Search the data for the string "cells" and copy each line where it turns up.
Data extracts: Begin
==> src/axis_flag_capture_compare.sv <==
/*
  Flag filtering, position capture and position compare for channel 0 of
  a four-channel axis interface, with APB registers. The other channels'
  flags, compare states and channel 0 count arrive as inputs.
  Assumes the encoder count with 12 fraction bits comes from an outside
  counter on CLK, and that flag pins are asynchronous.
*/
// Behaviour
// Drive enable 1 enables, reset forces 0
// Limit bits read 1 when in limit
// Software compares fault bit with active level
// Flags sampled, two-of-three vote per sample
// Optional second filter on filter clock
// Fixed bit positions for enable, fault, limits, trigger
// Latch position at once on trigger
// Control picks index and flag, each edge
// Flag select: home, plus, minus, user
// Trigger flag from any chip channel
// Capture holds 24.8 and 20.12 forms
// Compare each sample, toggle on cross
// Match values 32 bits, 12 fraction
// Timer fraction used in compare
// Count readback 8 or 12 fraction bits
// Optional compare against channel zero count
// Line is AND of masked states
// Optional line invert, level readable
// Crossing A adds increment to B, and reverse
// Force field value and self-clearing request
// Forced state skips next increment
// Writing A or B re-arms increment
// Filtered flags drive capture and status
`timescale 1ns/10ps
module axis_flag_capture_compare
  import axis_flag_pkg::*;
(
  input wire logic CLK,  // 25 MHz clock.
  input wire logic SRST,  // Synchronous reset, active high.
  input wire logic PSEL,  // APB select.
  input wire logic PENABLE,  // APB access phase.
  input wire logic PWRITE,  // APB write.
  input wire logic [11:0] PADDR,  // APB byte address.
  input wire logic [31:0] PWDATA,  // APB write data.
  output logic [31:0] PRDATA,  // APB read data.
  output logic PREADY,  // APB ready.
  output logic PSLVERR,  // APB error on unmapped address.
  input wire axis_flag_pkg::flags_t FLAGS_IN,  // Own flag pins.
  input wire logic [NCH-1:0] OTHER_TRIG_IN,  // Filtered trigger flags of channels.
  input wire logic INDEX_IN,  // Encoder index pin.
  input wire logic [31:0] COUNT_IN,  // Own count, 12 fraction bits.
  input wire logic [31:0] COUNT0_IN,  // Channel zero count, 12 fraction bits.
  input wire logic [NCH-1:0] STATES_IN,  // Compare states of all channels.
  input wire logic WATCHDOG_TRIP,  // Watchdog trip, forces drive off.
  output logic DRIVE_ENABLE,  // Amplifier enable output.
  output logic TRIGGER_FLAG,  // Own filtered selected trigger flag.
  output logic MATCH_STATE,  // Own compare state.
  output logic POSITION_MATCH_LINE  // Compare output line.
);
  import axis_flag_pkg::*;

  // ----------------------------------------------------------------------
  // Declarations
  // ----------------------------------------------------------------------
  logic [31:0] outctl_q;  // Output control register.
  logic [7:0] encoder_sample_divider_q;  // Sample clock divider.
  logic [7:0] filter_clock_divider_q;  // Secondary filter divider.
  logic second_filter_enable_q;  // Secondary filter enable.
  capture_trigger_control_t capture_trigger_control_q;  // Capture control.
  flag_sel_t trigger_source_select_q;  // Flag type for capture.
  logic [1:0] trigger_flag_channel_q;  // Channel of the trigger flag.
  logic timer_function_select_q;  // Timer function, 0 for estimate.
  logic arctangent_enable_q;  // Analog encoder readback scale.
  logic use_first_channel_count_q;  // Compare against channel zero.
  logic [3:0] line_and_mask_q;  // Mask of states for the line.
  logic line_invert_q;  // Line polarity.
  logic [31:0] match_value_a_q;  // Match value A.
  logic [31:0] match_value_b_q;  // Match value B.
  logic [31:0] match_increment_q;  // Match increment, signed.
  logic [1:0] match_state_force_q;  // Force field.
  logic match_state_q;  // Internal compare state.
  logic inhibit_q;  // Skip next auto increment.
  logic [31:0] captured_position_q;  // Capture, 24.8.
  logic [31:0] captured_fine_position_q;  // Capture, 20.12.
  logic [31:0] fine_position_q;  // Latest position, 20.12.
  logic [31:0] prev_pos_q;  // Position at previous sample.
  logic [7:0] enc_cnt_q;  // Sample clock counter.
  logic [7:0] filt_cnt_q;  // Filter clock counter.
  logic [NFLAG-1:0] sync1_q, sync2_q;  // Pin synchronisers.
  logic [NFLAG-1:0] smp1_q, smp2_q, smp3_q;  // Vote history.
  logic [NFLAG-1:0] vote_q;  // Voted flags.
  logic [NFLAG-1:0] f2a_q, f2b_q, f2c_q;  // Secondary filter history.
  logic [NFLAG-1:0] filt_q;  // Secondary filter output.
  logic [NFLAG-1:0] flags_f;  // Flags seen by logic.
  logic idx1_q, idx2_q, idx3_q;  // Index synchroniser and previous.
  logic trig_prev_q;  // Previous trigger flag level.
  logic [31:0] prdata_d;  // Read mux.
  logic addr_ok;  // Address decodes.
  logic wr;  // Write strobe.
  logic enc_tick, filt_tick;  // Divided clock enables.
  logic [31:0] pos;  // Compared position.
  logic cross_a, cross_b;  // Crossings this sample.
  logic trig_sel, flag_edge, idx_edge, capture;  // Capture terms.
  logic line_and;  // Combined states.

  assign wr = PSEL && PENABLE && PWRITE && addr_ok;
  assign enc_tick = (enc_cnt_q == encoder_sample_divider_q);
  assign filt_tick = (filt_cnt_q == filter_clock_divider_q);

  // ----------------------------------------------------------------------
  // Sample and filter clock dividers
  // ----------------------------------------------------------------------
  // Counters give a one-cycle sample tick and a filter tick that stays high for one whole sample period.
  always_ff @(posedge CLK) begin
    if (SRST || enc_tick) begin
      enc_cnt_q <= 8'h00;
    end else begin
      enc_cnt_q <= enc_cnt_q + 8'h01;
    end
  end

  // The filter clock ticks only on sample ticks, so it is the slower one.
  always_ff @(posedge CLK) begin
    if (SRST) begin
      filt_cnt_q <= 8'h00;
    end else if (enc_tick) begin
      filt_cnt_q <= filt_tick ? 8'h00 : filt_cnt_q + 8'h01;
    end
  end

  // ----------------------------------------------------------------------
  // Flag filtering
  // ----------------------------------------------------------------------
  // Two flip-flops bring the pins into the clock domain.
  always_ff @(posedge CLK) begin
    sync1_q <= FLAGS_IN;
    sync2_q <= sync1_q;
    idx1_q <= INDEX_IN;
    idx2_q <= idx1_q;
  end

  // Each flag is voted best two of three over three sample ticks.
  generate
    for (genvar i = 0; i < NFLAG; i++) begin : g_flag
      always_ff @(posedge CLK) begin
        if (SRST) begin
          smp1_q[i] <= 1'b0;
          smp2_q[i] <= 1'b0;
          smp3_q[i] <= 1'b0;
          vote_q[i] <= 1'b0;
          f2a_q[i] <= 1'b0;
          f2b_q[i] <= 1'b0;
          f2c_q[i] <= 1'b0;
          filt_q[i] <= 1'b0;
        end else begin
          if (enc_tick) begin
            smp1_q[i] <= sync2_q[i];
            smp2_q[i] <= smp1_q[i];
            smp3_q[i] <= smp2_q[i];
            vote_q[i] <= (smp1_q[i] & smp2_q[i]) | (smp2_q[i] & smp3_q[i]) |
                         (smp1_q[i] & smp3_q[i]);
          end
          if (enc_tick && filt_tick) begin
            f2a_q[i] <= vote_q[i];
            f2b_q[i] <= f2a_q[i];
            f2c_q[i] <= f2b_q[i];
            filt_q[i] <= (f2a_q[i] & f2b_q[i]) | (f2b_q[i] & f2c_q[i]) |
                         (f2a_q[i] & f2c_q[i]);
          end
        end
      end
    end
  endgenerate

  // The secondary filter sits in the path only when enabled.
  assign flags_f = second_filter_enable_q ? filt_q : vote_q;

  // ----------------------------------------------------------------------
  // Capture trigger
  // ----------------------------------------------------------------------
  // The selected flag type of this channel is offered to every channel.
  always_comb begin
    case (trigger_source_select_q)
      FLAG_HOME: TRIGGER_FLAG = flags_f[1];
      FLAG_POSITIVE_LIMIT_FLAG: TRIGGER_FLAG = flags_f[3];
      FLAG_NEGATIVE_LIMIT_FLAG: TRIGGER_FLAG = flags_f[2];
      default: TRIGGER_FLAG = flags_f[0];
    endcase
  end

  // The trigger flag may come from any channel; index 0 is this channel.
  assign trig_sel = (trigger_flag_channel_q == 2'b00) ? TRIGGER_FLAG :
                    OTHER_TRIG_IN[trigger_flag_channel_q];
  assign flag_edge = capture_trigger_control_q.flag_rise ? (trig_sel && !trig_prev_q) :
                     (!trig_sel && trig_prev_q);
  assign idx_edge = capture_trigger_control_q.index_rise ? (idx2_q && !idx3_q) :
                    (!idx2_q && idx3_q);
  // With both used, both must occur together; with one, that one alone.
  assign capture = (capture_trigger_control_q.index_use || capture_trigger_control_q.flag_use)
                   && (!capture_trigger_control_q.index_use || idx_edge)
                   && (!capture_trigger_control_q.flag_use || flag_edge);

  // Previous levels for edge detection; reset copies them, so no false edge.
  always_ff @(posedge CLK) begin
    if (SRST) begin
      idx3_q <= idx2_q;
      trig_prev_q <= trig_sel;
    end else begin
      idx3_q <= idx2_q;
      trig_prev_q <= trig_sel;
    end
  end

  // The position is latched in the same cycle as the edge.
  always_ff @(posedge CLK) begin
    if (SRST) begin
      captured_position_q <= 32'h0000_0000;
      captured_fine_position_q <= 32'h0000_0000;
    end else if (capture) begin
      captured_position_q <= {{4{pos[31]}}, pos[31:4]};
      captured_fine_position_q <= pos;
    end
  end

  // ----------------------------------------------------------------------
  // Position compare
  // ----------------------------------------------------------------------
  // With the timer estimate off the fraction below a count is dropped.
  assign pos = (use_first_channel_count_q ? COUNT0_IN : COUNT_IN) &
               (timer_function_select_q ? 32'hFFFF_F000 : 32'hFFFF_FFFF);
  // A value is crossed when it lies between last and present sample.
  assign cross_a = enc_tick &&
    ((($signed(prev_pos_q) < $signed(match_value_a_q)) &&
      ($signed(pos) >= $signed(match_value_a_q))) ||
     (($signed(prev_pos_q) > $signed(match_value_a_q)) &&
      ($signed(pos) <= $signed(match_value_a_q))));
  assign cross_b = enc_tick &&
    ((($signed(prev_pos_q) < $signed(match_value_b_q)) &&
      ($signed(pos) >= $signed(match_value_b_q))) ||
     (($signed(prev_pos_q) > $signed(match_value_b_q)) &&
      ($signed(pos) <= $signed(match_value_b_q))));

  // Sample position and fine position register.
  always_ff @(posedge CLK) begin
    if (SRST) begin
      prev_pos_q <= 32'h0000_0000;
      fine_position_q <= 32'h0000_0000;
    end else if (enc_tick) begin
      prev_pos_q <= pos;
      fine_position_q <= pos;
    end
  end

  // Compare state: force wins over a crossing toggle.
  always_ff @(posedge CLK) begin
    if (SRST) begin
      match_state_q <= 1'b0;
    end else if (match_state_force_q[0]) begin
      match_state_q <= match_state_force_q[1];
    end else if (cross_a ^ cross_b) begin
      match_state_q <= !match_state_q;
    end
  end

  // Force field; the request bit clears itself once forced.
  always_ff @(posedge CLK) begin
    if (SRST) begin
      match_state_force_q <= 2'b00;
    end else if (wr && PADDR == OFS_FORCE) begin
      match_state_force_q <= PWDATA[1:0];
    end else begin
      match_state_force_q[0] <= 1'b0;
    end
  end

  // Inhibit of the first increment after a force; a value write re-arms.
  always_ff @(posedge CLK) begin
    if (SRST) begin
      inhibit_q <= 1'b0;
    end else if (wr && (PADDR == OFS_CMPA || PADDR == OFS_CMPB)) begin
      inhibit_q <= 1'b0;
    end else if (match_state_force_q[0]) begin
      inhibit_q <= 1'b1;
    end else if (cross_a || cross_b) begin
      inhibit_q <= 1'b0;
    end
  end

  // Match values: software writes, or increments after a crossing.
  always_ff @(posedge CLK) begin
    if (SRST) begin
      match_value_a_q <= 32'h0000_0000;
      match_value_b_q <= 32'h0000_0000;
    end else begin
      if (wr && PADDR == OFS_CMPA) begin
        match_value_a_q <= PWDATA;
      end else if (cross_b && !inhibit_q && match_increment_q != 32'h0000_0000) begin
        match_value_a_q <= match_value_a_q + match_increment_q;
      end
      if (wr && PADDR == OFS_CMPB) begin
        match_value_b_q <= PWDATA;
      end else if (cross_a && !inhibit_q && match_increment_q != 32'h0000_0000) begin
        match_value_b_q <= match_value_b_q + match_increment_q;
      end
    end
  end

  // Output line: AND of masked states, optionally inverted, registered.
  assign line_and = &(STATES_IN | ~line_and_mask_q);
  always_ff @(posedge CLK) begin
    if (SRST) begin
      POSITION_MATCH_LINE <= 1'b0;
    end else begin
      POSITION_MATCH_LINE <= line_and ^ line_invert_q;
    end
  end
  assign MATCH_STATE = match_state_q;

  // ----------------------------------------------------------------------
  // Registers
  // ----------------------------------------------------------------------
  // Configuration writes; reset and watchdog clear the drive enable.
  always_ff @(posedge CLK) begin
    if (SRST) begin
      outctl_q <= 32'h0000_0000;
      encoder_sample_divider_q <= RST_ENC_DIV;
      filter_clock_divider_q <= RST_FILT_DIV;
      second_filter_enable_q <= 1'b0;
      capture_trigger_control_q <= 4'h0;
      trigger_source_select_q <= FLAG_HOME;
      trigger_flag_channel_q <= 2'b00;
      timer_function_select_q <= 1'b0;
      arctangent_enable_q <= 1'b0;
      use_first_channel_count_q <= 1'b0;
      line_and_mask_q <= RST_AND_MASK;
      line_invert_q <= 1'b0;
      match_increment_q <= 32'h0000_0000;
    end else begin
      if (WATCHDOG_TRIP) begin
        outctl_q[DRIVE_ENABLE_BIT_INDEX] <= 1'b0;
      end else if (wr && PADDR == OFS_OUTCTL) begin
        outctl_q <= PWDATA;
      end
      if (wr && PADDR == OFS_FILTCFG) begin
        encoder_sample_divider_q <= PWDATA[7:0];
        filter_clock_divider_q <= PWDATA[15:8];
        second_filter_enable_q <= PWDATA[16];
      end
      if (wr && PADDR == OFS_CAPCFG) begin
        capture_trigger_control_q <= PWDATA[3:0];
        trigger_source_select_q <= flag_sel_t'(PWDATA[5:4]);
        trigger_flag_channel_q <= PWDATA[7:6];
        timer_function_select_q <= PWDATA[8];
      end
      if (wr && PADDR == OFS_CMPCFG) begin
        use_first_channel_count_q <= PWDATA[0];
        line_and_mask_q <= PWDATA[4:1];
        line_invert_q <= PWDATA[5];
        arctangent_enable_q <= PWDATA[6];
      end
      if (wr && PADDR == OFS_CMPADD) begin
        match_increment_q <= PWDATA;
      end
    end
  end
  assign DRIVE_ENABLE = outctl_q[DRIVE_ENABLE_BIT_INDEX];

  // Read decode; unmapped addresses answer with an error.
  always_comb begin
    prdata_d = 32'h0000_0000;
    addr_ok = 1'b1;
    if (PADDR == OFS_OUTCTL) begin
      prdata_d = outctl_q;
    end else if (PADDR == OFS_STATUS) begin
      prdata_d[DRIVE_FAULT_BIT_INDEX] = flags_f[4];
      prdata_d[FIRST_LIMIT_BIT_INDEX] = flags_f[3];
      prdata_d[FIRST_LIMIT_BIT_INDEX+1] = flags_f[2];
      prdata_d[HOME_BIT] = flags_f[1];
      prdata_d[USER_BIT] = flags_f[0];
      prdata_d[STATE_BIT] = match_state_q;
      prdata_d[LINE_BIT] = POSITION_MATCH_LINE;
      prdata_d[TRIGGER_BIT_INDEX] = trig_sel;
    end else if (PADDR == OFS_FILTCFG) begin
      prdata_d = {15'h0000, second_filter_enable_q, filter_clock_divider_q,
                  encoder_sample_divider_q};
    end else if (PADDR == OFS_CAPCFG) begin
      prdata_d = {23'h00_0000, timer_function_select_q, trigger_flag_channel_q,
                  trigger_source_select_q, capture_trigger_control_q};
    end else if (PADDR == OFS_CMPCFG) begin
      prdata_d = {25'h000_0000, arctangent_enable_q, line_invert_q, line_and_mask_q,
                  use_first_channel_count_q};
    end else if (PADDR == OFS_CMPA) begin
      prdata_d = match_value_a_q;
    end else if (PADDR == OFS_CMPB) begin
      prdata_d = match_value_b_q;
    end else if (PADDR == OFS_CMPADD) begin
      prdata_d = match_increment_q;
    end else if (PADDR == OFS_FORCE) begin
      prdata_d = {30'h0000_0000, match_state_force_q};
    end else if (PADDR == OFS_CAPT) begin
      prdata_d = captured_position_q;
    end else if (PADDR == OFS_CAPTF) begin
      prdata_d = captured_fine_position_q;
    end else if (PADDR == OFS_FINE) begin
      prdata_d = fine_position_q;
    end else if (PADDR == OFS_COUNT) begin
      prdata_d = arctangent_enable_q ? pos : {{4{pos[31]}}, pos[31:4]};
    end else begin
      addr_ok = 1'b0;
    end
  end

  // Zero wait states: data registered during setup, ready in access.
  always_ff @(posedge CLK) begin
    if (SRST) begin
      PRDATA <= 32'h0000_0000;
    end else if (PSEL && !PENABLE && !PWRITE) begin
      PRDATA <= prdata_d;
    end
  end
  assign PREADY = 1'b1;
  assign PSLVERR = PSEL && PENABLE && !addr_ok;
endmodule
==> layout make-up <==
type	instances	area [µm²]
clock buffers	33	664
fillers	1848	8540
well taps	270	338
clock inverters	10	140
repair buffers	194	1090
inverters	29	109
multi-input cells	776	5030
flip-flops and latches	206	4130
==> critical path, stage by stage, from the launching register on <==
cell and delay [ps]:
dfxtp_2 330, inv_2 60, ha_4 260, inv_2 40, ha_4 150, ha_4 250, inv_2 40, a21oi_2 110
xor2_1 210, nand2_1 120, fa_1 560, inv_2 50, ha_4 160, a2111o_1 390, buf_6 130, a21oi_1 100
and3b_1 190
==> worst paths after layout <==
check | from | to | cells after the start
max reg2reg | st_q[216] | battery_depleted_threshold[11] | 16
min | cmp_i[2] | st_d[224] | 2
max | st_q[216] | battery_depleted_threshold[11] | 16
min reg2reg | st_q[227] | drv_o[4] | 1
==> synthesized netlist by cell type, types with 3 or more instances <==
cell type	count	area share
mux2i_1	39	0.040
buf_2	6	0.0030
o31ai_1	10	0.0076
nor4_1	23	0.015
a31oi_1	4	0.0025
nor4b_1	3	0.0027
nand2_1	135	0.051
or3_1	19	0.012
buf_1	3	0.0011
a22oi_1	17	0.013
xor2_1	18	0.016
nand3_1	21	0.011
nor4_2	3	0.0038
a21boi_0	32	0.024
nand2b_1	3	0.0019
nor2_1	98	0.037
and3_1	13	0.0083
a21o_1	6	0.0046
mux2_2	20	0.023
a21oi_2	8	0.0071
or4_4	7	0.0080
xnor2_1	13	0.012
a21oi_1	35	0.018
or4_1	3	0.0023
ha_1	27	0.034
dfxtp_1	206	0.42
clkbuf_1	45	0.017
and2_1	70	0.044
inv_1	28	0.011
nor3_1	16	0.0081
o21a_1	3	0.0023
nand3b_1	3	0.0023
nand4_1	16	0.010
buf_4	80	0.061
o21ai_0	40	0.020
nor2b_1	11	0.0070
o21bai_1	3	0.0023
Data extracts: End
(Response area):
multi-input cells	776	5030
check | from | to | cells after the start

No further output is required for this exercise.